第37話 ジャップ!

文字数 2,047文字

 萱場と日奈は筋力を落とさない程度のウォーキングやストレッチといった軽い調整のみとし、翌日2連戦のハードスケジュールに備えた。
 夜は早く休みたかったので混み合うウォーターフロントではなく、やや危険だとは思ったがホテル近くのチャイニーズレストランに4人で出かけた。

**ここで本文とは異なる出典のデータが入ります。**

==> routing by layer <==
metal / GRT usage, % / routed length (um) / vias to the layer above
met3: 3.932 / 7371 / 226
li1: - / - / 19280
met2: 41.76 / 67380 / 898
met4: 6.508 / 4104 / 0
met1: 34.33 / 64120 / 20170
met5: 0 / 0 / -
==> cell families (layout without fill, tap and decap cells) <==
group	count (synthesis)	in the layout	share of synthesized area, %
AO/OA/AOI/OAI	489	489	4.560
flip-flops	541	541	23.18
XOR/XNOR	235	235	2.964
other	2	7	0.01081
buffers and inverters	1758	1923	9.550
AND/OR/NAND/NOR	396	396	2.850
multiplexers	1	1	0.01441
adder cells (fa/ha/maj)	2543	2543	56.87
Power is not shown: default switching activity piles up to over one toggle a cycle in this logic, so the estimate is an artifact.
==> src/sv/tmcr_ram.sv <==
// Generic single-write, single-read synchronous RAM with registered read data.
// No dependencies.
`default_nettype none

module tmcr_ram #(
    parameter int WIDTH = 8,
    parameter int DEPTH = 16
) (
    input  wire logic                     clk,
    input  wire logic                     wr_en,
    input  wire logic [$clog2(DEPTH)-1:0] wr_addr,
    input  wire logic [WIDTH-1:0]         wr_data,
    input  wire logic                     rd_en,
    input  wire logic [$clog2(DEPTH)-1:0] rd_addr,
    output logic      [WIDTH-1:0]         rd_data
);

    logic [WIDTH-1:0] mem [DEPTH];

    // Write port
    always_ff @(posedge clk)
    begin
        if (wr_en)
        begin
            mem[wr_addr] <= wr_data;
        end
    end

    // Registered read port, holds while not enabled
    always_ff @(posedge clk)
    begin
        if (rd_en)
        begin
            rd_data <= mem[rd_addr];
        end
    end

endmodule

`default_nettype wire
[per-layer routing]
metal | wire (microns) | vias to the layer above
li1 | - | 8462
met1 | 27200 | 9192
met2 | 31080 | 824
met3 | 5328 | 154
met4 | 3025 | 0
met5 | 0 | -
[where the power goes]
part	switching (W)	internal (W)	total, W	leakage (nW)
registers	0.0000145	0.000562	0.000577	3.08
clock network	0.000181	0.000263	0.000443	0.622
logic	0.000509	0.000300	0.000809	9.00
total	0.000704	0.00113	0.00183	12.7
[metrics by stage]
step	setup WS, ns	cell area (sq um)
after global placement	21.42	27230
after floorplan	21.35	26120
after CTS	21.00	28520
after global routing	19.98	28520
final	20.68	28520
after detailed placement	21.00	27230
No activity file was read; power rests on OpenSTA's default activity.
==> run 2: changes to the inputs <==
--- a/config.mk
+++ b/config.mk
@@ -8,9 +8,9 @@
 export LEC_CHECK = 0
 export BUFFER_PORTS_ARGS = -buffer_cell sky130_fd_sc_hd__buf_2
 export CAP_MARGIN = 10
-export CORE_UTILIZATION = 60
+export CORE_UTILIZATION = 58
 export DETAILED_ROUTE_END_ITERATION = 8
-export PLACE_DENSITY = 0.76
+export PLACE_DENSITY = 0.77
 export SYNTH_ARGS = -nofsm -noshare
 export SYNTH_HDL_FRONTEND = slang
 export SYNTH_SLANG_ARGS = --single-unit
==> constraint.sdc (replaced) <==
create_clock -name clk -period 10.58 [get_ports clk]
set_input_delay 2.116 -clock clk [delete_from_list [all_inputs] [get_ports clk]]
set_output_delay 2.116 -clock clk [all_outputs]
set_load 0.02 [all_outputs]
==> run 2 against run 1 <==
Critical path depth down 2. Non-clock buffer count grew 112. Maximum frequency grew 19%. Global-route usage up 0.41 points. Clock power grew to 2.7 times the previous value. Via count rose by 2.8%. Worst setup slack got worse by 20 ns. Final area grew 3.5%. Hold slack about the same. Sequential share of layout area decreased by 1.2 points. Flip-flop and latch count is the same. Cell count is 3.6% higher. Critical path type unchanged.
==> src/rtl/sed_pkg.sv <==
// ---------------------------------------------------------------------------
// sed_pkg: shared types and constants for the string escape decoder
// Result record, error codes and character codes used by the decoder and
// its result queue.
// ---------------------------------------------------------------------------
`default_nettype none

package sed_pkg;

    // Error codes carried by a result
    localparam logic [2:0] ERR_NONE     = 3'd0;
    localparam logic [2:0] ERR_NO_CLOSE = 3'd1;
    localparam logic [2:0] ERR_EMB_NUL  = 3'd2;
    localparam logic [2:0] ERR_OCT_BIG  = 3'd3;
    localparam logic [2:0] ERR_BAD_HEX  = 3'd4;
    localparam logic [2:0] ERR_UNK_ESC  = 3'd5;

    // Character codes
    localparam logic [7:0] CH_NUL   = 8'h00;
    localparam logic [7:0] CH_BEL   = 8'h07;
    localparam logic [7:0] CH_TAB   = 8'h09;
    localparam logic [7:0] CH_LF    = 8'h0A;
    localparam logic [7:0] CH_VT    = 8'h0B;
    localparam logic [7:0] CH_FF    = 8'h0C;
    localparam logic [7:0] CH_CR    = 8'h0D;
    localparam logic [7:0] CH_QUOTE = 8'h22;
    localparam logic [7:0] CH_ZERO  = 8'h30;
    localparam logic [7:0] CH_SEVEN = 8'h37;
    localparam logic [7:0] CH_NINE  = 8'h39;
    localparam logic [7:0] CH_UA    = 8'h41;
    localparam logic [7:0] CH_UF    = 8'h46;
    localparam logic [7:0] CH_BSL   = 8'h5C;
    localparam logic [7:0] CH_LA    = 8'h61;
    localparam logic [7:0] CH_LF_A  = 8'h66;
    localparam logic [7:0] CH_N     = 8'h6E;
    localparam logic [7:0] CH_T     = 8'h74;
    localparam logic [7:0] CH_V     = 8'h76;
    localparam logic [7:0] CH_X     = 8'h78;

    // Result queue depth and pointer width
    localparam int QDEPTH = 4;
    localparam int QPTR_W = $clog2(QDEPTH);
    localparam int QCNT_W = $clog2(QDEPTH + 1);

    // One result item
    typedef struct packed {
        logic       has_byte;
        logic [7:0] data_byte;
        logic [2:0] error_code;
        logic       literal_done;
        logic       held_back;
        logic       last_of_run;
    } t_result;

endpackage : sed_pkg

`default_nettype wire

==> src/rtl/sed_decode.sv <==
// ---------------------------------------------------------------------------
// sed_decode: escape decoding logic and decode state
// Turns one registered source byte into zero, one or two results and
// advances the decode mode and code accumulator.
// ---------------------------------------------------------------------------
`default_nettype none

module sed_decode (
    input  wire logic             i_clk,
    input  wire logic             i_rst_n,
    input  wire logic             i_advance,
    input  wire logic [7:0]       i_ch,
    input  wire logic             i_at_buffer_end,
    output sed_pkg::t_result      o_res0,
    output sed_pkg::t_result      o_res1,
    output logic [1:0]            o_count
);
    import sed_pkg::*;

    typedef enum logic [2:0] {
        M_NORMAL,
        M_ESC,
        M_CRSPLICE,
        M_OCT1,
        M_OCT2,
        M_HEX0,
        M_HEX1,
        M_DONE
    } t_mode;

    t_mode      r_mode, n_mode;
    logic [8:0] r_acc, n_acc;

    // Normal in-string handling of the current byte
    logic    nb_emit;
    t_result nb_res;
    t_mode   nb_mode;

    // Digit classification
    logic       is_oct;
    logic [2:0] oct_dig;
    logic [8:0] oct_acc;
    logic       is_hex;
    logic [3:0] hex_dig;
    t_result    pend_res;
    t_result    res0, res1;
    logic [1:0] cnt;

    // Classify the byte as octal or hex digit
    always_comb begin
        is_oct  = (i_ch >= CH_ZERO) && (i_ch <= CH_SEVEN);
        oct_dig = i_ch[2:0];
        oct_acc = {r_acc[5:0], oct_dig};
        is_hex  = 1'b0;
        hex_dig = 4'd0;
        if ((i_ch >= CH_ZERO) && (i_ch <= CH_NINE)) begin
            is_hex  = 1'b1;
            hex_dig = i_ch[3:0];
        end else if (((i_ch >= CH_LA) && (i_ch <= CH_LF_A))
                  || ((i_ch >= CH_UA) && (i_ch <= CH_UF))) begin
            is_hex  = 1'b1;
            hex_dig = i_ch[3:0] + 4'd9;
        end
    end

    // Handle the byte as plain string content
    always_comb begin
        nb_emit = 1'b1;
        nb_res  = '0;
        nb_mode = M_NORMAL;
        if (i_at_buffer_end || (i_ch == CH_LF) || (i_ch == CH_CR)) begin
            nb_res.error_code   = ERR_NO_CLOSE;
            nb_res.literal_done = 1'b1;
            nb_res.held_back    = 1'b1;
            nb_mode             = M_DONE;
        end else if (i_ch == CH_BSL) begin
            nb_emit = 1'b0;
            nb_mode = M_ESC;
        end else if (i_ch == CH_QUOTE) begin
            nb_res.literal_done = 1'b1;
            nb_mode             = M_DONE;
        end else if (i_ch == CH_NUL) begin
            nb_res.error_code = ERR_EMB_NUL;
        end else begin
            nb_res.has_byte  = 1'b1;
            nb_res.data_byte = i_ch;
        end
    end

    // Pending escape value emitted ahead of a non-digit byte
    always_comb begin
        pend_res           = '0;
        pend_res.has_byte  = 1'b1;
        pend_res.data_byte = r_acc[7:0];
    end

    // Mode dispatch
    always_comb begin
        n_mode = r_mode;
        n_acc  = r_acc;
        res0   = '0;
        res1   = '0;
        cnt    = 2'd0;
        case (r_mode)
            M_NORMAL: begin
                n_mode = nb_mode;
                n_acc  = '0;
                res0   = nb_res;
                cnt    = {1'b0, nb_emit};
            end
            M_ESC: begin
                n_mode = M_NORMAL;
                n_acc  = '0;
                cnt    = 2'd1;
                if (i_at_buffer_end) begin
                    res0.error_code   = ERR_NO_CLOSE;
                    res0.literal_done = 1'b1;
                    res0.held_back    = 1'b1;
                    n_mode            = M_DONE;
                end else begin
                    res0.has_byte = 1'b1;
                    case (i_ch)
                        CH_N:     res0.data_byte = CH_LF;
                        CH_T:     res0.data_byte = CH_TAB;
                        CH_BSL:   res0.data_byte = CH_BSL;
                        CH_QUOTE: res0.data_byte = CH_QUOTE;
                        CH_V:     res0.data_byte = CH_VT;
                        CH_LF_A:  res0.data_byte = CH_FF;
                        CH_LA:    res0.data_byte = CH_BEL;
                        CH_LF: begin
                            cnt = 2'd0;
                        end
                        CH_CR: begin
                            cnt    = 2'd0;
                            n_mode = M_CRSPLICE;
                        end
                        CH_X: begin
                            cnt    = 2'd0;
                            n_mode = M_HEX0;
                        end
                        default: begin
                            if (is_oct) begin
                                cnt    = 2'd0;
                                n_acc  = {6'd0, oct_dig};
                                n_mode = M_OCT1;
                            end else begin
                                res0.data_byte  = i_ch;
                                res0.error_code = ERR_UNK_ESC;
                            end
                        end
                    endcase
                end
            end
            M_CRSPLICE: begin
                n_acc = '0;
                if (!i_at_buffer_end && (i_ch == CH_LF)) begin
                    n_mode = M_NORMAL;
                end else begin
                    n_mode = nb_mode;
                    res0   = nb_res;
                    cnt    = {1'b0, nb_emit};
                end
            end
            M_OCT1, M_OCT2: begin
                if (!i_at_buffer_end && is_oct) begin
                    if (r_mode == M_OCT1) begin
                        n_acc  = oct_acc;
                        n_mode = M_OCT2;
                    end else begin
                        n_acc  = '0;
                        n_mode = M_NORMAL;
                        cnt    = 2'd1;
                        if (oct_acc[8]) begin
                            res0.error_code = ERR_OCT_BIG;
                        end else begin
                            res0.has_byte  = 1'b1;
                            res0.data_byte = oct_acc[7:0];
                        end
                    end
                end else begin
                    n_acc  = '0;
                    n_mode = nb_mode;
                    res0   = pend_res;
                    res1   = nb_res;
                    cnt    = nb_emit ? 2'd2 : 2'd1;
                end
            end
            M_HEX0: begin
                cnt = 2'd1;
                if (i_at_buffer_end) begin
                    res0.error_code   = ERR_NO_CLOSE;
                    res0.literal_done = 1'b1;
                    res0.held_back    = 1'b1;
                    n_acc             = '0;
                    n_mode            = M_DONE;
                end else if (!is_hex) begin
                    res0.has_byte   = 1'b1;
                    res0.data_byte  = i_ch;
                    res0.error_code = ERR_BAD_HEX;
                    n_acc           = '0;
                    n_mode          = M_NORMAL;
                end else begin
                    cnt    = 2'd0;
                    n_acc  = {5'd0, hex_dig};
                    n_mode = M_HEX1;
                end
            end
            M_HEX1: begin
                n_acc = '0;
                if (!i_at_buffer_end && is_hex) begin
                    n_mode         = M_NORMAL;
                    res0.has_byte  = 1'b1;
                    res0.data_byte = {r_acc[3:0], hex_dig};
                    cnt            = 2'd1;
                end else begin
                    n_mode = nb_mode;
                    res0   = pend_res;
                    res1   = nb_res;
                    cnt    = nb_emit ? 2'd2 : 2'd1;
                end
            end
            default: begin
                // literal ended: drop everything until reset
                cnt = 2'd0;
            end
        endcase
        // mark the final result of this byte
        res0.last_of_run = (cnt == 2'd1);
        res1.last_of_run = 1'b1;
    end

    assign o_res0  = res0;
    assign o_res1  = res1;
    assign o_count = cnt;

    // Hold decode state, advance on each processed byte
    always_ff @(posedge i_clk) begin
        if (!i_rst_n) begin
            r_mode <= M_NORMAL;
            r_acc  <= '0;
        end else if (i_advance) begin
            r_mode <= n_mode;
            r_acc  <= n_acc;
        end
    end

endmodule : sed_decode

`default_nettype wire

==> src/rtl/sed_result_queue.sv <==
// ---------------------------------------------------------------------------
// sed_result_queue: small result queue
// Takes up to two results per cycle and hands out one per transaction.
// ---------------------------------------------------------------------------
`default_nettype none

module sed_result_queue (
    input  wire logic             i_clk,
    input  wire logic             i_rst_n,
    input  wire logic [1:0]       i_push_count,
    input  wire sed_pkg::t_result i_res0,
    input  wire sed_pkg::t_result i_res1,
    output logic                  o_room,
    output logic                  o_valid,
    input  wire logic             i_ready,
    output sed_pkg::t_result      o_res
);
    import sed_pkg::*;

    t_result             r_mem [QDEPTH];
    logic [QPTR_W-1:0]   r_wr, n_wr;
    logic [QPTR_W-1:0]   r_rd, n_rd;
    logic [QCNT_W-1:0]   r_cnt, n_cnt;
    logic                pop;
    logic [QPTR_W-1:0]   wr_next;

    assign o_valid = (r_cnt != '0);
    assign o_res   = r_mem[r_rd];
    assign pop     = o_valid && i_ready;
    assign wr_next = r_wr + QPTR_W'(1);

    // Room for two more results once this cycle's pop is counted
    assign o_room = (r_cnt <= QCNT_W'(QDEPTH - 2))
                 || ((r_cnt == QCNT_W'(QDEPTH - 1)) && pop);

    // Advance pointers and occupancy
    always_comb begin
        n_wr  = r_wr + QPTR_W'(i_push_count);
        n_rd  = pop ? r_rd + QPTR_W'(1) : r_rd;
        n_cnt = r_cnt + QCNT_W'(i_push_count) - QCNT_W'(pop);
    end

    always_ff @(posedge i_clk) begin
        if (!i_rst_n) begin
            r_wr  <= '0;
            r_rd  <= '0;
            r_cnt <= '0;
        end else begin
            r_wr  <= n_wr;
            r_rd  <= n_rd;
            r_cnt <= n_cnt;
        end
    end

    // Write storage
    always_ff @(posedge i_clk) begin
        if (i_push_count != 2'd0) begin
            r_mem[r_wr] <= i_res0;
        end
        if (i_push_count == 2'd2) begin
            r_mem[wr_next] <= i_res1;
        end
    end

endmodule : sed_result_queue

`default_nettype wire

==> src/rtl/string_escape_decoder_unit.sv <==
// ---------------------------------------------------------------------------
// string_escape_decoder_unit: string literal escape decoder
// Takes the bytes of a string literal after its opening quote, one per
// transaction, and delivers the decoded characters and diagnostics.
//
// Each source byte is registered on input and decoded from that register
// once the queue has room; its zero, one or two results go into a
// four-entry result queue. A new byte is taken every cycle while the queue
// has room for two results; the output side delivers one result per cycle
// while the receiver is ready, so a byte that ends an octal or hex escape
// and also yields its own result takes two output transactions. A result
// passes the input register and then the queue before it is offered. After
// the literal has ended, further bytes are taken and dropped until reset.
// ---------------------------------------------------------------------------
`default_nettype none

module string_escape_decoder_unit (
    input  wire logic       i_clk,
    input  wire logic       i_rst_n,
    input  wire logic       i_valid,
    output logic            o_ready,
    input  wire logic [7:0] i_ch,
    input  wire logic       i_at_buffer_end,
    output logic            o_valid,
    input  wire logic       i_ready,
    output logic            o_has_byte,
    output logic [7:0]      o_data_byte,
    output logic [2:0]      o_error_code,
    output logic            o_literal_done,
    output logic            o_held_back,
    output logic            o_last_of_run
);
    import sed_pkg::*;

    logic       r_in_vld;
    logic [7:0] r_in_ch;
    logic       r_in_end;
    logic       room;
    logic       advance;
    t_result    res0, res1, out_res;
    logic [1:0] dec_count;
    logic [1:0] push_count;

    assign advance    = r_in_vld && room;
    assign o_ready    = !r_in_vld || advance;
    assign push_count = advance ? dec_count : 2'd0;

    // Input register
    always_ff @(posedge i_clk) begin
        if (!i_rst_n) begin
            r_in_vld <= 1'b0;
        end else if (o_ready) begin
            r_in_vld <= i_valid;
        end
    end

    always_ff @(posedge i_clk) begin
        if (o_ready && i_valid) begin
            r_in_ch  <= i_ch;
            r_in_end <= i_at_buffer_end;
        end
    end

    sed_decode u_decode (
        .i_clk           (i_clk),
        .i_rst_n         (i_rst_n),
        .i_advance       (advance),
        .i_ch            (r_in_ch),
        .i_at_buffer_end (r_in_end),
        .o_res0          (res0),
        .o_res1          (res1),
        .o_count         (dec_count)
    );

    sed_result_queue u_queue (
        .i_clk        (i_clk),
        .i_rst_n      (i_rst_n),
        .i_push_count (push_count),
        .i_res0       (res0),
        .i_res1       (res1),
        .o_room       (room),
        .o_valid      (o_valid),
        .i_ready      (i_ready),
        .o_res        (out_res)
    );

    // Unpack the result at the head of the queue
    assign o_has_byte     = out_res.has_byte;
    assign o_data_byte    = out_res.data_byte;
    assign o_error_code   = out_res.error_code;
    assign o_literal_done = out_res.literal_done;
    assign o_held_back    = out_res.held_back;
    assign o_last_of_run  = out_res.last_of_run;

endmodule : string_escape_decoder_unit

`default_nettype wire
===== config.mk =====
export PLATFORM = sky130hd
export DESIGN_NAME = mtrg_front
export DESIGN_NICKNAME = d
export VERILOG_FILES = /design/src/hdl/mt19937_random_generator_defines.svh /design/src/hdl/mtrg_pkg.sv /design/src/hdl/mtrg_front.sv
export SDC_FILE = /design/constraint.sdc
export NUM_CORES = 1
export LEC_CHECK = 0
export BUFFER_PORTS_ARGS = -buffer_cell sky130_fd_sc_hd__buf_2
export CAP_MARGIN = 0
export CORE_ASPECT_RATIO = 1.5
export CORE_MARGIN = 2
export CORE_UTILIZATION = 52
export CTS_CLUSTER_SIZE = 28
export DETAILED_ROUTE_END_ITERATION = 12
export PLACE_DENSITY = 0.77
export SLEW_MARGIN = 20
export SYNTH_ARGS = -nofsm -noshare
export SYNTH_HDL_FRONTEND = slang
export SYNTH_SLANG_ARGS = --single-unit

===== constraint.sdc =====
create_clock -name clock -period 8.9 [get_ports clock]
set_input_delay 0.89 -clock clock [delete_from_list [all_inputs] [get_ports clock]]
set_output_delay 0.89 -clock clock [all_outputs]
set_load 0.01 [all_outputs]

「うーん、大満足です。やっぱり中華料理はどこの国でもハズレがないっ!」
「日奈は日本とここしか知らないだろう」
「でも、ほんとに美味しかったわ。横浜の中華街ともまた違う食材で」

 ゆかりは妙子と日奈に片方ずつ手をつないでもらい、ぶらんぶらんと上機嫌でレストランの駐車場を歩いていた。
 萱場がキーレスエントリーで車のドアを開けようとしていると、腹式呼吸の太い声が4人にかけられた。

「ジャップ!」

 白人の大柄な男が2人、薄い笑いを浮かべながら自分たちの車に背をもたれている。体格はいいが、2人とも萱場ほどの身長はないようだ。
 萱場が無視して車のドアを開けようとすると白人の1人が右腕をすっ、と伸ばした。

 最初は何かのジェスチャーかと萱場は思った。

 だが、男の手に握り込まれている銀色の物体が拳銃であると認識するのに時間はかからなかった。
 そして、明らかにゆかりに照準が定められていた。

「動いちゃダメだ」

 瞬時に状況を理解した萱場は妙子に囁いた。銃口がゆかりに向けられていることに無条件の母性で我が身を呈しようとしている妙子の気配を察したのだ。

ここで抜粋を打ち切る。